Let's move on, as there are three more in the series.

Back to the barn, shown a few frames before. This time rendered straight and not converged as well as showing real integrity in the structure, its function prescribing an elegance. Besides not being willing to leave it so distorted, it is now lighter, not here to just present a bowed out form but to display its texture and surface. The hose reappears for the third time, although it is playing a less critical role and the concrete walkway is here less to divide the frame and more to lead us into the space. Finally, no green froggy on the left as I've moved on and am trying to bring us back into the series, and yes, it's true, it's somber tone.

Next to last. I have brought us back around to our two black forms as an homage to where we were earlier, but now on their back side, as thought we can leave them behind. I like to think of this as a partial completion of walking along the edges of a cube and here we are on the third edge, with the cube on our left. We also have a whole lot of open frame: field, trees and sky in this picture. In some sense we are already out, no longer having to deal with all the heavy stuff contained on our left. For much of the series, we've been on the inside just getting  glances out to the horizon. Here, we're on the outside.To my way of thinking this is a strong statement of being out, of escaping the more difficult and challenging place we've just left. 

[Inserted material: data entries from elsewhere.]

<file path="src/rtl/sar_ctl_pkg.sv">
package sar_ctl_pkg;
    parameter int unsigned RES_W      = 12;
    parameter int unsigned NIB_W      = 4;
    parameter int unsigned SHORT_BITS = 8;
    parameter int unsigned NIBS       = RES_W / NIB_W;
    parameter int unsigned IDX_W      = $clog2(RES_W);

    typedef logic [RES_W-1:0] code_t;
    typedef logic [IDX_W-1:0] idx_t;

    typedef enum logic {
        ENG_IDLE = 1'b0,
        ENG_RUN  = 1'b1
    } eng_state_e;

    typedef struct packed {
        logic conv;
        logic rd;
    } req_t;

    typedef struct packed {
        logic [NIBS-1:0] oe;
        code_t           data;
    } bus_t;

    function automatic code_t bit_mask(input idx_t idx);
        return code_t'(1) << idx;
    endfunction
endpackage

</file>
<file path="src/rtl/sar_req_decode.sv">
module sar_req_decode
    import sar_ctl_pkg::*;
(
    input  logic clk,
    input  logic rst,
    input  logic chip_en_i,
    input  logic chip_sel_n_i,
    input  logic rd_conv_i,
    input  logic standalone_i,
    output req_t req_o
);
    logic rc_q;
    logic sel;
    logic fall;

    always_ff @(posedge clk) begin
        if (rst) rc_q <= 1'b0;
        else     rc_q <= rd_conv_i;
    end

    always_comb begin
        sel        = chip_en_i && !chip_sel_n_i;
        fall       = rc_q && !rd_conv_i;
        req_o.rd   = sel && rd_conv_i;
        req_o.conv = sel && (standalone_i ? fall : !rd_conv_i);
    end
endmodule

</file>
<file path="src/rtl/sar_engine.sv">
module sar_engine
    import sar_ctl_pkg::*;
(
    input  logic  clk,
    input  logic  rst,
    input  logic  start_i,
    input  logic  short_i,
    input  logic  cmp_i,
    output code_t dac_o,
    output logic  busy_o,
    output code_t result_o
);
    localparam idx_t TOP_IDX   = idx_t'(RES_W - 1);
    localparam idx_t FULL_STOP = idx_t'(0);
    localparam idx_t SHORT_STP = idx_t'(RES_W - SHORT_BITS);

    eng_state_e state_q;
    code_t      trial_q;
    code_t      res_q;
    code_t      kept;
    idx_t       idx_q;
    idx_t       stop_q;

    always_comb begin
        kept = cmp_i ? trial_q : (trial_q & ~bit_mask(idx_q));
    end

    always_ff @(posedge clk) begin
        if (rst) begin
            state_q <= ENG_IDLE;
            trial_q <= '0;
            res_q   <= '0;
            idx_q   <= '0;
            stop_q  <= '0;
        end else begin
            case (state_q)
                ENG_IDLE: begin
                    if (start_i) begin
                        state_q <= ENG_RUN;
                        trial_q <= bit_mask(TOP_IDX);
                        idx_q   <= TOP_IDX;
                        stop_q  <= short_i ? SHORT_STP : FULL_STOP;
                    end
                end
                ENG_RUN: begin
                    if (idx_q == stop_q) begin
                        trial_q <= kept;
                        res_q   <= kept;
                        state_q <= ENG_IDLE;
                    end else begin
                        trial_q <= kept | bit_mask(idx_q - idx_t'(1));
                        idx_q   <= idx_q - idx_t'(1);
                    end
                end
                default: state_q <= ENG_IDLE;
            endcase
        end
    end

    assign dac_o    = trial_q;
    assign busy_o   = (state_q == ENG_RUN);
    assign result_o = res_q;
endmodule

</file>
<file path="src/rtl/sar_out_fmt.sv">
module sar_out_fmt
    import sar_ctl_pkg::*;
(
    input  logic            clk,
    input  logic            rst,
    input  logic            rd_i,
    input  logic            wide_i,
    input  logic            low_byte_i,
    input  code_t           result_i,
    output logic [NIBS-1:0] oe_o,
    output code_t           data_o
);
    bus_t bus_d;
    bus_t bus_q;

    for (genvar n = 0; n < NIBS; n++) begin : g_nib
        localparam bit IN_HI = (n >= NIBS - 2);
        localparam bit IN_LO = (n < 2);
        localparam bit IS_LSN = (n == 0);
        logic en;
        logic pass;
        always_comb begin
            en   = wide_i || (low_byte_i ? IN_LO : IN_HI);
            pass = wide_i || !low_byte_i || IS_LSN;
            bus_d.oe[n] = rd_i && en;
            bus_d.data[n*NIB_W +: NIB_W] =
                (rd_i && en && pass) ? result_i[n*NIB_W +: NIB_W] : '0;
        end
    end

    always_ff @(posedge clk) begin
        if (rst) bus_q <= '0;
        else     bus_q <= bus_d;
    end

    assign oe_o   = bus_q.oe;
    assign data_o = bus_q.data;
endmodule

</file>
<file path="src/rtl/sar_ctl_top.sv">
module sar_ctl_top
    import sar_ctl_pkg::*;
(
    input  logic                      clk,
    input  logic                      rst,
    input  logic                      chip_en_i,
    input  logic                      chip_sel_n_i,
    input  logic                      rd_conv_i,
    input  logic                      byte_addr_i,
    input  logic                      word12_i,
    input  logic                      standalone_i,
    input  logic                      cmp_i,
    output logic [RES_W-1:0]          dac_o,
    output logic                      busy_o,
    output logic [RES_W-1:0]          data_o,
    output logic [NIBS-1:0]           nib_oe_o
);
    req_t  req;
    code_t result_w;
    logic  start;

    sar_req_decode u_dec (
        .clk          (clk),
        .rst          (rst),
        .chip_en_i    (chip_en_i),
        .chip_sel_n_i (chip_sel_n_i),
        .rd_conv_i    (rd_conv_i),
        .standalone_i (standalone_i),
        .req_o        (req)
    );

    assign start = req.conv;

    sar_engine u_eng (
        .clk      (clk),
        .rst      (rst),
        .start_i  (start),
        .short_i  (byte_addr_i),
        .cmp_i    (cmp_i),
        .dac_o    (dac_o),
        .busy_o   (busy_o),
        .result_o (result_w)
    );

    sar_out_fmt u_fmt (
        .clk        (clk),
        .rst        (rst),
        .rd_i       (req.rd),
        .wide_i     (word12_i),
        .low_byte_i (byte_addr_i),
        .result_i   (result_w),
        .oe_o       (nib_oe_o),
        .data_o     (data_o)
    );
endmodule

</file>
<file path="config.mk">
export PLATFORM = sky130hd
export DESIGN_NAME = sar_ctl_top
export DESIGN_NICKNAME = d
export VERILOG_FILES = /design/src/rtl/sar_ctl_pkg.sv /design/src/rtl/sar_req_decode.sv /design/src/rtl/sar_engine.sv /design/src/rtl/sar_out_fmt.sv /design/src/rtl/sar_ctl_top.sv
export SDC_FILE = /design/constraint.sdc
export NUM_CORES = 1
export LEC_CHECK = 0
export CORE_ASPECT_RATIO = 0.75
export CORE_UTILIZATION = 55
export CTS_CLUSTER_DIAMETER = 200
export DETAILED_ROUTE_END_ITERATION = 6
export HOLD_SLACK_MARGIN = 0.15
export PLACE_DENSITY = 0.84
export SYNTH_ARGS = -nofsm -noshare
export SYNTH_HDL_FRONTEND = slang
export SYNTH_HIERARCHICAL = 1
export SYNTH_SLANG_ARGS = --single-unit
</file>
<file path="constraint.sdc">
create_clock -name clk -period 2.7 [get_ports clk]
set_input_delay 0.54 -clock clk [delete_from_list [all_inputs] [get_ports clk]]
set_output_delay 0.54 -clock clk [all_outputs]
set_load 0.05 [all_outputs]
</file>
==> impl_metrics.ini <==
[job]
drv_cap = 0

[clocking]
clkSlewWorstSetupHoldPaths_ps = 80
cts_resized = 0
clkSinkCount = 46
holdBufCountCts = 0
cts_buffer_depth = 2
h-tree-depth = 2
cts_buffers = 5
clkLatencyLatePin_ps = 300
post_cts_buffers = 0
root_buffer = clkbuf_8
cts_tree = yes

[routing]
wl_met3_um = 316
drtAntennaViolNets = 0
wl_per_cell_um = 16.1
met2_length_mm = 2.07
drt_iter0_markers = 114
viasPerCell = 5.94
top_layer = met4
drtPass1Iterations = 7
routed-via-count = 1681
drcViolationCount = 6
m1WireLength_mm = 2.11
drt-total-wl_mm = 4.55

[critical_path]
cp-start-kind = register
path_buf_inv = 2
crit_path_end_kind = register
worstPathArrival_ps = 2290
path_class = register to register
cp_slowest_stage_delay_ps = 420
required_ps = 2920
crit_family = simple AND/OR/NAND/NOR gates
crit_chain = inv_1 > ha_1 > nor2b_1 > and3_1 > buf_4 > nand3_1 > a21oi_1
worst_path_max_delay_cell = ha_1
crit_fanout = 11

[sta]
clock_skew_ps = 5.13
rsz0062_at_grt = no
tightest_slew_ps = 643
finalCriticalPeriod_ps = 2070
fin_setup_tns_ps = 0
slew_headroom_pct = 57.0
slew_violations = 0
holdWs_ps = 452
fmaxAchievable_mhz = 484
worst_slack_ps = 635
setup_viol = 0
hold_violations = 0
final.period_utilization_pct = 76.5

[cells_and_area]
drive_above_1_share_pct = 8.64
final_area_um2 = 2450
num_antenna_cells = 0
final_nets = 256
fin_cells = 283
area_growth_pct = 23.9
multiInputGateArea_um2 = 951
seqCellArea_um2 = 921
n_fill_cell = 266
final_util_pct = 72.9

[grt]
grt_pass1_vias = 1483
grt_remaining_overflow = 0
grt_max_degree = 16
grt_use_total_pct = 25.6
grt_pass1_wl_mm = 7.27
antenna_found_initial = 0

[logic_synthesis]
yosys.cell_count.top_type = dfxtp_1
synth-edff-count = 0
syn_area_per_cell_um2 = 9.45
synth_top_area_share_pct = 46.6
syn-num-nets = 223
yosys_most_used_dff = dfxtp_1
ys_async_sr_fraction_pct = 0
synthTopCellsByCount = 46 x dfxtp_1, 22 x nand2_1, 18 x nand3_1
synthesis.area_um2 = 1980
post-synth-top-area-cell = dfxtp_1
yosys_warnings = 6
yosysSeqAreaShare_pct = 46.6
synthTopCellsByArea = dfxtp_1 47%, nor3b_1 5.3%, nand3_1 4.6%
synth-seq-cells = 46
ys_types = 37
synth_cells = 209

[place]
dp_cells = 275
portBuffers = 36
dpl_cell_area_um2 = 2330
gp_congestion = 0.903
hpwl_mm = 3.09
place_ws_ps = 487

[pwr]
p_total_mw = 1.37
peakVddDrop_mv = 0.433
swShare_pct = 25.2
clkPwrFrac_pct = 37.4
cellLeakagePower_nw = 0.860
pwr-share-seq_pct = 51.1
intPower_mw = 1.02
p_per_area_nw_per_um2 = 558
p_switching_mw = 0.344
p_comb_share_pct = 11.5

[hold_path]
worstHoldPathType = register to register

[floorplan]
die_x_um = 71.2
rows = 18
core-area_um2 = 3360
fp.dieH_um = 53.9
initial_core_util_pct = 58.9
ios = 37
dieArea_um2 = 3840

[status]
outcome = finished, violations left
violations = DRC
[flip-flops by register name (all words and copies together), names as in the netlist]
signal          cells
u_eng/dac_o        12
u_eng/result_o     12
u_fmt/data_o       12
u_eng/idx_q         4
u_fmt/oe_o          3
u_dec/rc_q          1
u_eng/busy_o        1
u_eng/stop_q        1
[cells by family after synthesis]
| family | Yosys count | share of synthesized area, % |
|---|---|---|
| simple gates | 96 | 28.2 |
| flops | 46 | 46.6 |
| compound gates | 37 | 13.8 |
| buf+inv | 19 | 5.26 |
| fa+ha+maj | 5 | 3.17 |
| mux | 4 | 2.03 |
| xor+xnor | 2 | 0.887 |
[worst min-delay path, delay by kind of cell, from the launching register on]
family	cells	cell delay (ps)
AO/OA/AOI/OAI	1	50
flip-flops	1	310
AND/OR/NAND/NOR	1	50
[layout by cell type, fill, tap and decap left out, types with 3 or more instances in the layout]
cell type / synthesis / routed
inv_1: 4 / 4
nor2_1: 14 / 14
clkdlybuf4s50_1: 0 / 36
ha_1: 5 / 5
a31o_2: 3 / 3
nor3b_1: 14 / 14
nor2b_1: 7 / 7
buf_4: 2 / 5
a21oi_1: 10 / 10
dfxtp_1: 46 / 46
nand3_1: 18 / 18
nand2_1: 22 / 22
a22o_1: 3 / 3
nand2b_1: 3 / 3
o22ai_1: 3 / 3
mux2i_1: 4 / 4
o21a_1: 3 / 3
a21boi_0: 3 / 3
nor3_1: 5 / 5
a31oi_1: 3 / 3
a32o_1: 7 / 7
clkbuf_8: 0 / 5
[power groups by stage]
stage	clock [mW]	sequential, mW	combinational [mW]
after floorplan	0	0.721	0.100
after global placement	0	0.714	0.149
after detailed placement	0	0.714	0.152
after CTS	0.521	0.698	0.153
after global routing	0.554	0.700	0.167
final	0.511	0.699	0.157
[final cells by class]
type                       count  area share (%)
clock buffer                   5            2.81
clock inverter                 3            1.79
inverter                       4           0.613
multi-input combinational    144            38.9
sequential                    46            37.6
tap                           40            2.04
timing repair buffer          41            16.3
[metal layers]
metal | vias up | global-route usage [%]
li1 | 806 | -
met1 | 803 | 34.1
met2 | 65 | 41.6
met3 | 7 | 5.24
met4 | 0 | 10.3
met5 | - | 0
[worst paths after layout]
check	start	end	slack, ps	depth (start not counted)
max	u_eng/idx_q[0]	u_eng/result_o[3]	630	7
min	u_eng/result_o[6]	u_eng/result_o[6]	450	2
max reg2reg	u_eng/idx_q[0]	u_eng/result_o[3]	630	7
min reg2reg	u_eng/result_o[6]	u_eng/result_o[6]	450	2
Note: power is estimated with default switching activity, not from simulation.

Did you have recurring dreams as a kid? I did and the one that this picture refers to was me, riding around the circle of my friend CP's driveway on my tricycle by myself, happy and ignorant of what's going to happen, when the right rear wheel of the trike comes off and flies off over the bushes behind the stone wall.  As I get off my trike and walk over to the wall to retrieve my wheel from the very black bushes behind them I hear a really terrifying growl back there. Each night in each dream as I gather up my courage to get my wheel back, as I get closer the growl gets louder. And each night, of course, I wake up, knowing that this will go on night after night. I'm only about 6 years old but I am trapped in a kind of loop. The barns on the left are definitely someplace I don't want to go and, to my mind, the open field represents freedom and yes, even light as in giving life.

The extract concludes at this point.